GIVEN DATA.
┄┄┄┄┄┄
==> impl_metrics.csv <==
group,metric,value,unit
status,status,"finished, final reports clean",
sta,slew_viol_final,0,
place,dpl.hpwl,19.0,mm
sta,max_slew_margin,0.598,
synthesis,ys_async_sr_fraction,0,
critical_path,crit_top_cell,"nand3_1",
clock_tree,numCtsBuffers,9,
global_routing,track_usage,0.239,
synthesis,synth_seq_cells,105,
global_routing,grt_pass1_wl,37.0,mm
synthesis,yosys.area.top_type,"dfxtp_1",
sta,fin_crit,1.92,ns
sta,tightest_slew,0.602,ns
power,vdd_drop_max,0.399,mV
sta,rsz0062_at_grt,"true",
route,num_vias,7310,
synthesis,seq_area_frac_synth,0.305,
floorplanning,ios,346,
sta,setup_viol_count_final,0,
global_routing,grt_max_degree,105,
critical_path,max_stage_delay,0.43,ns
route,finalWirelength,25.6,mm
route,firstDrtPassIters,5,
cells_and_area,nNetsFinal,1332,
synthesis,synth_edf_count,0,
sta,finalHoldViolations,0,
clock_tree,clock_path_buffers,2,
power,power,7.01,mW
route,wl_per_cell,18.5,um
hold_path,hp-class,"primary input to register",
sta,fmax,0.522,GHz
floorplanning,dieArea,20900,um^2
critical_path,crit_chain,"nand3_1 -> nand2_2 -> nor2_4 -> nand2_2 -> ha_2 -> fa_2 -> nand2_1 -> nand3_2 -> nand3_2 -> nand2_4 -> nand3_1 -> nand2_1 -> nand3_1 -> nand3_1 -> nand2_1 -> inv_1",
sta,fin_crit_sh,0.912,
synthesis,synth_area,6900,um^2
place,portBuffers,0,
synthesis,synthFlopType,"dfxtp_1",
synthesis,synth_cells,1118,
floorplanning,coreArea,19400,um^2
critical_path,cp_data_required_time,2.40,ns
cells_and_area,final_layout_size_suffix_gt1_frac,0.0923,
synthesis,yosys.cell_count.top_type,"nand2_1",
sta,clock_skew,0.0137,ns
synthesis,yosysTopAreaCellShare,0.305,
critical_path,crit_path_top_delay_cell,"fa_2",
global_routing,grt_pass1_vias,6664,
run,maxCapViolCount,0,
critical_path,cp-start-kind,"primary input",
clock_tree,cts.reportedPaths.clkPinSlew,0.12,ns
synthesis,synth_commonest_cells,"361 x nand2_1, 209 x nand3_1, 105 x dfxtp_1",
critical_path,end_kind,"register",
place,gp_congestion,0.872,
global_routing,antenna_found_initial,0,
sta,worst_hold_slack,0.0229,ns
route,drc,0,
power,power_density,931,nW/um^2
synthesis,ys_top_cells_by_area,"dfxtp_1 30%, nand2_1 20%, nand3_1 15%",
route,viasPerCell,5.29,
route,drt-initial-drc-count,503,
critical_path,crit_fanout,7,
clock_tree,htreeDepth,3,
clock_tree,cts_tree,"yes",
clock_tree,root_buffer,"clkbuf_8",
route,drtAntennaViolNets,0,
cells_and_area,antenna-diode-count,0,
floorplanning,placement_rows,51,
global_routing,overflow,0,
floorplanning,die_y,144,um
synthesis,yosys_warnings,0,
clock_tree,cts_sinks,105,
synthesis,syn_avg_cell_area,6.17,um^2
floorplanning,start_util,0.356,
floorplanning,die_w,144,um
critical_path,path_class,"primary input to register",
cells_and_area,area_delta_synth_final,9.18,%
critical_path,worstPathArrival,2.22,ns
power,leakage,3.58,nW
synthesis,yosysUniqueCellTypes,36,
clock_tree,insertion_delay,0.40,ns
┄┄┄┄┄┄
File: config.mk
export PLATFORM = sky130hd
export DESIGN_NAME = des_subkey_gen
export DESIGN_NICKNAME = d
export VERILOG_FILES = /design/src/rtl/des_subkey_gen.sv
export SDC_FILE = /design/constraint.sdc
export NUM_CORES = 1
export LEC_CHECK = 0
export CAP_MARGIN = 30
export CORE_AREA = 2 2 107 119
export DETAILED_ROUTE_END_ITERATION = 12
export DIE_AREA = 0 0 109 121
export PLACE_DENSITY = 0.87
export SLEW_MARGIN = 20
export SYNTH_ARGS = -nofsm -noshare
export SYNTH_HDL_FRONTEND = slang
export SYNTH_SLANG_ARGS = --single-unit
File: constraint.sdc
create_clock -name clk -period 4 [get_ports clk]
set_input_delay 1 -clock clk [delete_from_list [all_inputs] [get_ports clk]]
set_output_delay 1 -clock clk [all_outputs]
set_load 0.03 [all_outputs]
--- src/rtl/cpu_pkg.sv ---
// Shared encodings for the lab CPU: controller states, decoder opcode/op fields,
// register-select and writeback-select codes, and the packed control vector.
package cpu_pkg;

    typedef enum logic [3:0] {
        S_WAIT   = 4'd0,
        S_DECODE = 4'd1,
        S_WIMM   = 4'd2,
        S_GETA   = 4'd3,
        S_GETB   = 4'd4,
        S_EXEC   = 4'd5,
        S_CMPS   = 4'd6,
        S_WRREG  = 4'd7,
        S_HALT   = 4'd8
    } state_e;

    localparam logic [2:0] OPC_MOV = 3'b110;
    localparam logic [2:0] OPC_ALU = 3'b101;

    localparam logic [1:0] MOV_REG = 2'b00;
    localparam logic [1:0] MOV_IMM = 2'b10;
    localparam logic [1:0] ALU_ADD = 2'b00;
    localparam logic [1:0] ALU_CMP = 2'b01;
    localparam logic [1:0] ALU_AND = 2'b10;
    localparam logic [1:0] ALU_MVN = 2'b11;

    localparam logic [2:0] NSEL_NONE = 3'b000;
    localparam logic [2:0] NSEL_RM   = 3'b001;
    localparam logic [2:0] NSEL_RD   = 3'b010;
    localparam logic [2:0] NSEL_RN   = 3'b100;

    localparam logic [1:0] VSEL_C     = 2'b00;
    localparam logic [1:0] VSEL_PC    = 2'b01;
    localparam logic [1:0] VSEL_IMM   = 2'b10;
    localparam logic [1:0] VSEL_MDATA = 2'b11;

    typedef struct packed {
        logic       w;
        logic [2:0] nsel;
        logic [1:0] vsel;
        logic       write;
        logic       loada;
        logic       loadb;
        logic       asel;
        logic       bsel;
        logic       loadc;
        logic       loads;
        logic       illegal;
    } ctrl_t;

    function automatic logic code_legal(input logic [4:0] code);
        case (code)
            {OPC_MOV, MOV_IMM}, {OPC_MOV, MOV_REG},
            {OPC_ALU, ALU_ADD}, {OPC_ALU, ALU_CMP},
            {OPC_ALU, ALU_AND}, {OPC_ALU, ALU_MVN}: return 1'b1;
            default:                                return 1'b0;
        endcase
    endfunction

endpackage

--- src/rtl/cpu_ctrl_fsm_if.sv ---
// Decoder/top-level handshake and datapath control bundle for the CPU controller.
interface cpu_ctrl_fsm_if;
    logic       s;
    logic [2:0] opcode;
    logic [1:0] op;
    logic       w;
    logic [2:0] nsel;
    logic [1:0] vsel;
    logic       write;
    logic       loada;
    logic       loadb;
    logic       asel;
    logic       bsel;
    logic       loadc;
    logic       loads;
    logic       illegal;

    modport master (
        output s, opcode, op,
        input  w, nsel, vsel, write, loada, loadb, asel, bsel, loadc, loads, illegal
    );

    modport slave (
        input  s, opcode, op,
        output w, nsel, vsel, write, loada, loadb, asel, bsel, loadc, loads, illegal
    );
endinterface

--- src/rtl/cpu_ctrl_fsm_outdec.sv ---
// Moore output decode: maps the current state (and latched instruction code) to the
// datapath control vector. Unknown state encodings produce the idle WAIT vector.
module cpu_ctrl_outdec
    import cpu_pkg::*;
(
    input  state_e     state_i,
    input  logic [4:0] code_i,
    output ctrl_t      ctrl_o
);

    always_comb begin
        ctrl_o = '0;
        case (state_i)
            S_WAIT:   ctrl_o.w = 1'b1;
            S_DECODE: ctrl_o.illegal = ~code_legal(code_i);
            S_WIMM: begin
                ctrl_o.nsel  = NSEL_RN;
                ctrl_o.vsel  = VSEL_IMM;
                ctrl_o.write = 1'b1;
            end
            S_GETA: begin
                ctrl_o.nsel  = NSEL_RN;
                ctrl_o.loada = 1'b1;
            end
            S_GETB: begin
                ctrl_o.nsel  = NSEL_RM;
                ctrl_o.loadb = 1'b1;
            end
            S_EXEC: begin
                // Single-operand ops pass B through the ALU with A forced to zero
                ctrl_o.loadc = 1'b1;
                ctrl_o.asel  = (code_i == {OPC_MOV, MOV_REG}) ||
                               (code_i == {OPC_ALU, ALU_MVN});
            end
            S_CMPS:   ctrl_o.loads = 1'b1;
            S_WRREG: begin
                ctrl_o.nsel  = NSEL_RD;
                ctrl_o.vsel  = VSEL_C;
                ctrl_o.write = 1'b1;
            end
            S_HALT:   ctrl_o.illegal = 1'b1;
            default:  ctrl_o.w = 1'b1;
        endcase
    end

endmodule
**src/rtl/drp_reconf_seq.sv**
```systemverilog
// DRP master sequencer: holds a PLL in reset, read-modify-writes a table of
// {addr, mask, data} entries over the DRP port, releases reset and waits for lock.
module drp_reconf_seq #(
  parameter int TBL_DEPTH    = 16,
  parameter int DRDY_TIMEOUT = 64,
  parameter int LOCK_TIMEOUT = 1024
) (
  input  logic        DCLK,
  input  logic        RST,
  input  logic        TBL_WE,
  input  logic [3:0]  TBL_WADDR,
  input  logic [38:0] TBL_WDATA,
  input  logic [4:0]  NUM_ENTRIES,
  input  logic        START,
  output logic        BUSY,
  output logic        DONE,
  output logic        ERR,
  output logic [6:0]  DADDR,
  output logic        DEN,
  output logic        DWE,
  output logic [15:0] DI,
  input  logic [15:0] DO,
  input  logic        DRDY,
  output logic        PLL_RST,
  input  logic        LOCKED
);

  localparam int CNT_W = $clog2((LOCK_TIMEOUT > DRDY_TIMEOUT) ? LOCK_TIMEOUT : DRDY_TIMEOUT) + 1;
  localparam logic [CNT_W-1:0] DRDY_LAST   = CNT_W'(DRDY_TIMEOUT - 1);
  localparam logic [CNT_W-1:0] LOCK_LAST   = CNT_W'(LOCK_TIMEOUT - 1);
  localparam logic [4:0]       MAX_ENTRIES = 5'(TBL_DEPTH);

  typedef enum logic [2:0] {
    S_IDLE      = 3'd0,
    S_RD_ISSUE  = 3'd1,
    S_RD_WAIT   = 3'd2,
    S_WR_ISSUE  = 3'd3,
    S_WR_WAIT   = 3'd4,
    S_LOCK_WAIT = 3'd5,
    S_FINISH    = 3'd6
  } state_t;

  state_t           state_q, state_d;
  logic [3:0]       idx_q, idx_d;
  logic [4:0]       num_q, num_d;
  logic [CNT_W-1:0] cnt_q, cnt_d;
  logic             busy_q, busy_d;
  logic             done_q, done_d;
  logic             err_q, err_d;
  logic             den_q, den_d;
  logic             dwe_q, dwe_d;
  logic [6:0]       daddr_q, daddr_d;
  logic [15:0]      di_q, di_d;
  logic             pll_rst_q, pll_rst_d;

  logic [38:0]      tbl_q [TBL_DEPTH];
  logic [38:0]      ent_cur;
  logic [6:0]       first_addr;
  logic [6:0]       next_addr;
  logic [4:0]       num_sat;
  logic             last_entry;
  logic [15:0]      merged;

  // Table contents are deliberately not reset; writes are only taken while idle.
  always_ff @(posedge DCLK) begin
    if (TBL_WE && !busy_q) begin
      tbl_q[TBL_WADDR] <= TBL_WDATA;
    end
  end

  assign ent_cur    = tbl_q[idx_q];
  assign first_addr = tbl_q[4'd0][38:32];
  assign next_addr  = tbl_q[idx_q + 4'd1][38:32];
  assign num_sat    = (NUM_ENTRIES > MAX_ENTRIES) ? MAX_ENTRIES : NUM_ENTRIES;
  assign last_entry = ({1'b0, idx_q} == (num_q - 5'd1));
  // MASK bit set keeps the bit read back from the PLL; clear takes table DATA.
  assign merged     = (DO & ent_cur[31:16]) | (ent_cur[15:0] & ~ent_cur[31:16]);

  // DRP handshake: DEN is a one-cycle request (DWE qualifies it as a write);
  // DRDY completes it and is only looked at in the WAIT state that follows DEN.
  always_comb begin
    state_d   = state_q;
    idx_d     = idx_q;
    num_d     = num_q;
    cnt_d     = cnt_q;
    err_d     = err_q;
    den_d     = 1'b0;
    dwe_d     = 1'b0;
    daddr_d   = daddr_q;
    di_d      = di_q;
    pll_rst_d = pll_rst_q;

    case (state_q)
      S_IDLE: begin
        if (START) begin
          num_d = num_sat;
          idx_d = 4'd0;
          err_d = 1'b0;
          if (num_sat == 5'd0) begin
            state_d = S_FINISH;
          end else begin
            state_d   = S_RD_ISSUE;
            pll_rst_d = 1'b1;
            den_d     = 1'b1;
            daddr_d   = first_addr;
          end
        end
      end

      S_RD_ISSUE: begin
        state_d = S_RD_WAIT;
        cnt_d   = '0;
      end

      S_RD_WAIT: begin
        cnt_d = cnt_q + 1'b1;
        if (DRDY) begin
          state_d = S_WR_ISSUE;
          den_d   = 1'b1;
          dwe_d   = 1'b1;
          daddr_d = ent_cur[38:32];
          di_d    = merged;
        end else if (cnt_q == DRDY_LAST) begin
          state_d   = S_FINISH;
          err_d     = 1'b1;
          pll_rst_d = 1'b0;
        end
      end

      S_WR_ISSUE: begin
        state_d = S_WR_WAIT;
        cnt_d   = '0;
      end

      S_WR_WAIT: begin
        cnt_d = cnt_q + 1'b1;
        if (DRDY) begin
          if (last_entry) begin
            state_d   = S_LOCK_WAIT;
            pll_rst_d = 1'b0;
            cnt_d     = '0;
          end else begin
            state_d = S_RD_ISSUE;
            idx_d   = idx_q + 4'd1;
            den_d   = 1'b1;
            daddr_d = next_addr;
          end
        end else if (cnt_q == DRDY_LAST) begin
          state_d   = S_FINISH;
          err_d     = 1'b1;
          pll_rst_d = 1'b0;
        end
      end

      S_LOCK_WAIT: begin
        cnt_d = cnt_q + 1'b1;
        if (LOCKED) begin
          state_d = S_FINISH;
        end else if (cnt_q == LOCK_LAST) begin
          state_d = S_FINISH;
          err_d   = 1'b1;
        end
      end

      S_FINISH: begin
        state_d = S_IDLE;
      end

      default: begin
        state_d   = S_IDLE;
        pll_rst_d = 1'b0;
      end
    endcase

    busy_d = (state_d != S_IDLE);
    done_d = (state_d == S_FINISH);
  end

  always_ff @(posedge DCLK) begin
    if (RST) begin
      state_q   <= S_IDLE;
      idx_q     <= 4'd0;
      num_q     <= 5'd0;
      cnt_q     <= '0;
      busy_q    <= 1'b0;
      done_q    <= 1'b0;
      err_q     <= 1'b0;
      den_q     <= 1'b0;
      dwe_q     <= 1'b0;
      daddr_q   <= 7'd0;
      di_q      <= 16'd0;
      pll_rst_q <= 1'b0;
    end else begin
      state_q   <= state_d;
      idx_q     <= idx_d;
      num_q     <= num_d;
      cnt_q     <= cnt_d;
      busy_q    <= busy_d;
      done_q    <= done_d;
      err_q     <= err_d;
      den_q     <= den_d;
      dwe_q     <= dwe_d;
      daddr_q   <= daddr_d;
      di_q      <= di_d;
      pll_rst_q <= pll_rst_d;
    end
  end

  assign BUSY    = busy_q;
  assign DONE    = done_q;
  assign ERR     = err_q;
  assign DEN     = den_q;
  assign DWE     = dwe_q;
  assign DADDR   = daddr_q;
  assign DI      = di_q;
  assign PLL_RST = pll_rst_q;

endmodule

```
┄┄┄┄┄┄
DESCRIPTION OF THE TASK. Retype only the stretch of lines above starting at the one with "synthesis,synth_area,6900,um^2" and stopping at the one with "sta,clock_skew,0.0137,ns", exactly as written, with both kept.

REPLY TO THE TASK.
synthesis,synth_area,6900,um^2
place,portBuffers,0,
synthesis,synthFlopType,"dfxtp_1",
synthesis,synth_cells,1118,
floorplanning,coreArea,19400,um^2
critical_path,cp_data_required_time,2.40,ns
cells_and_area,final_layout_size_suffix_gt1_frac,0.0923,
synthesis,yosys.cell_count.top_type,"nand2_1",
sta,clock_skew,0.0137,ns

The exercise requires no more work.